`config.mk`:
```
export PLATFORM = sky130hd
export DESIGN_NAME = bit_balance_and_run_check_flat
export DESIGN_NICKNAME = d
export VERILOG_FILES = /design/src/rtl/bbrc_pkg.sv /design/src/rtl/bbrc_if.sv /design/src/rtl/bbrc_scan.sv /design/src/rtl/bit_balance_and_run_check.sv /design/src/flat_wrapper.sv
export SDC_FILE = /design/constraint.sdc
export NUM_CORES = 1
export LEC_CHECK = 0
export ABC_CLOCK_PERIOD_IN_PS = 25200
export BUFFER_PORTS_ARGS = -buffer_cell sky130_fd_sc_hd__buf_2
export CAP_MARGIN = 20
export CORE_MARGIN = 5
export CORE_UTILIZATION = 25
export DETAILED_ROUTE_END_ITERATION = 16
export GPL_TIMING_DRIVEN = 0
export PLACE_DENSITY = 0.5
export RECOVER_POWER = 50
export SLEW_MARGIN = 20
export SYNTH_ARGS = -nofsm -noshare
export SYNTH_HDL_FRONTEND = slang
export SYNTH_SLANG_ARGS = --single-unit
```
`constraint.sdc`:
```
create_clock -name clk_i -period 25.2 [get_ports clk_i]
set_input_delay 2.52 -clock clk_i [delete_from_list [all_inputs] [get_ports clk_i]]
set_output_delay 2.52 -clock clk_i [all_outputs]
set_load 0.03 [all_outputs]
```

◇ ◇ ◇ ◇ ◇

# [WHAT YOU WILL DO]
After reading the listing above, print each line back exactly.

# [ANSWER BOX]
`config.mk`:
```
export PLATFORM = sky130hd
export DESIGN_NAME = bit_balance_and_run_check_flat
export DESIGN_NICKNAME = d
export VERILOG_FILES = /design/src/rtl/bbrc_pkg.sv /design/src/rtl/bbrc_if.sv /design/src/rtl/bbrc_scan.sv /design/src/rtl/bit_balance_and_run_check.sv /design/src/flat_wrapper.sv
export SDC_FILE = /design/constraint.sdc
export NUM_CORES = 1
export LEC_CHECK = 0
export ABC_CLOCK_PERIOD_IN_PS = 25200
export BUFFER_PORTS_ARGS = -buffer_cell sky130_fd_sc_hd__buf_2
export CAP_MARGIN = 20
export CORE_MARGIN = 5
export CORE_UTILIZATION = 25
export DETAILED_ROUTE_END_ITERATION = 16
export GPL_TIMING_DRIVEN = 0
export PLACE_DENSITY = 0.5
export RECOVER_POWER = 50
export SLEW_MARGIN = 20
export SYNTH_ARGS = -nofsm -noshare
export SYNTH_HDL_FRONTEND = slang
export SYNTH_SLANG_ARGS = --single-unit
```
`constraint.sdc`:
```
create_clock -name clk_i -period 25.2 [get_ports clk_i]
set_input_delay 2.52 -clock clk_i [delete_from_list [all_inputs] [get_ports clk_i]]
set_output_delay 2.52 -clock clk_i [all_outputs]
set_load 0.03 [all_outputs]
```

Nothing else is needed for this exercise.